Try it: Print the lines below exactly as written, with none missing.
━━━ Records for the exercise
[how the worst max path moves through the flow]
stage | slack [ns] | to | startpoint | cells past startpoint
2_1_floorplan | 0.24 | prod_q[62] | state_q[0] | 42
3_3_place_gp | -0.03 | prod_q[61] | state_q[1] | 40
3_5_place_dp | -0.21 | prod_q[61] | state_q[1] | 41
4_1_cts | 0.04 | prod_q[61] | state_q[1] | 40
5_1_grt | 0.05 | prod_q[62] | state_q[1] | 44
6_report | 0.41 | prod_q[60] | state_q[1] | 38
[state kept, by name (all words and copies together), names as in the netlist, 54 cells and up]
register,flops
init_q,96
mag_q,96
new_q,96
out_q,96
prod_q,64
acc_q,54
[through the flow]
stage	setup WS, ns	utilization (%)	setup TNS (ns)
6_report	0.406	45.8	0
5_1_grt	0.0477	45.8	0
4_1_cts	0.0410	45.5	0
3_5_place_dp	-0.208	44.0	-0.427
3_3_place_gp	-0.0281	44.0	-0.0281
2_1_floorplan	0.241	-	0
This design comes from an exercise in tuning for small area, a short achievable clock period and few clock cycles per item on the open sky130 flow, not from production work. RTL that was checked went through simulation tests only; none was proved equivalent to the original.

== the baseline ==
// ccu_muldiv_seq
module ccu_muldiv_seq (
    input  logic        clk,
    input  logic        rst,
    input  logic        start,
    input  logic [7:0]  alu_mode,
    input  logic [31:0] src1,
    input  logic [31:0] src2,
    input  logic        flush,
    output logic        stall,
    output logic        done,
    output logic [31:0] result,
    output logic        ccu_ans_mux_sel,
    output logic [1:0]  state_dbg
);
Size: roughly 110 I/O pins.
Settings: LEC_CHECK=0, CAP_MARGIN=20, CORE_MARGIN=2, CORE_UTILIZATION=40, SLEW_MARGIN=20; clock period 10.5 ns.
standard.sh (not shown) runs the stock make flow with config.mk's settings and CLKGATE_MAP_FILE= SYNTH_SCRIPT=/design/flow/synth_recipe.tcl, a recipe that flattens the netlist after the stock synthesis.
==> flow/flow/run.sh <==
#!/bin/bash
set -euo pipefail
bash standard.sh "BUFFER_PORTS_ARGS=-buffer_cell sky130_fd_sc_hd__buf_4" SETUP_SLACK_MARGIN=5.5 finish > standard_flow.log 2>&1
Testbench counts of the baseline, summed over its fixed seeds: cycles 20,920, items 3,200.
━━━━━━
Solution to the problem:
[how the worst max path moves through the flow]
stage | slack [ns] | to | startpoint | cells past startpoint
2_1_floorplan | 0.24 | prod_q[62] | state_q[0] | 42
3_3_place_gp | -0.03 | prod_q[61] | state_q[1] | 40
3_5_place_dp | -0.21 | prod_q[61] | state_q[1] | 41
4_1_cts | 0.04 | prod_q[61] | state_q[1] | 40
5_1_grt | 0.05 | prod_q[62] | state_q[1] | 44
6_report | 0.41 | prod_q[60] | state_q[1] | 38
[state kept, by name (all words and copies together), names as in the netlist, 54 cells and up]
register,flops
init_q,96
mag_q,96
new_q,96
out_q,96
prod_q,64
acc_q,54
[through the flow]
stage	setup WS, ns	utilization (%)	setup TNS (ns)
6_report	0.406	45.8	0
5_1_grt	0.0477	45.8	0
4_1_cts	0.0410	45.5	0
3_5_place_dp	-0.208	44.0	-0.427
3_3_place_gp	-0.0281	44.0	-0.0281
2_1_floorplan	0.241	-	0
This design comes from an exercise in tuning for small area, a short achievable clock period and few clock cycles per item on the open sky130 flow, not from production work. RTL that was checked went through simulation tests only; none was proved equivalent to the original.

== the baseline ==
// ccu_muldiv_seq
module ccu_muldiv_seq (
    input  logic        clk,
    input  logic        rst,
    input  logic        start,
    input  logic [7:0]  alu_mode,
    input  logic [31:0] src1,
    input  logic [31:0] src2,
    input  logic        flush,
    output logic        stall,
    output logic        done,
    output logic [31:0] result,
    output logic        ccu_ans_mux_sel,
    output logic [1:0]  state_dbg
);
Size: roughly 110 I/O pins.
Settings: LEC_CHECK=0, CAP_MARGIN=20, CORE_MARGIN=2, CORE_UTILIZATION=40, SLEW_MARGIN=20; clock period 10.5 ns.
standard.sh (not shown) runs the stock make flow with config.mk's settings and CLKGATE_MAP_FILE= SYNTH_SCRIPT=/design/flow/synth_recipe.tcl, a recipe that flattens the netlist after the stock synthesis.
==> flow/flow/run.sh <==
#!/bin/bash
set -euo pipefail
bash standard.sh "BUFFER_PORTS_ARGS=-buffer_cell sky130_fd_sc_hd__buf_4" SETUP_SLACK_MARGIN=5.5 finish > standard_flow.log 2>&1
Testbench counts of the baseline, summed over its fixed seeds: cycles 20,920, items 3,200.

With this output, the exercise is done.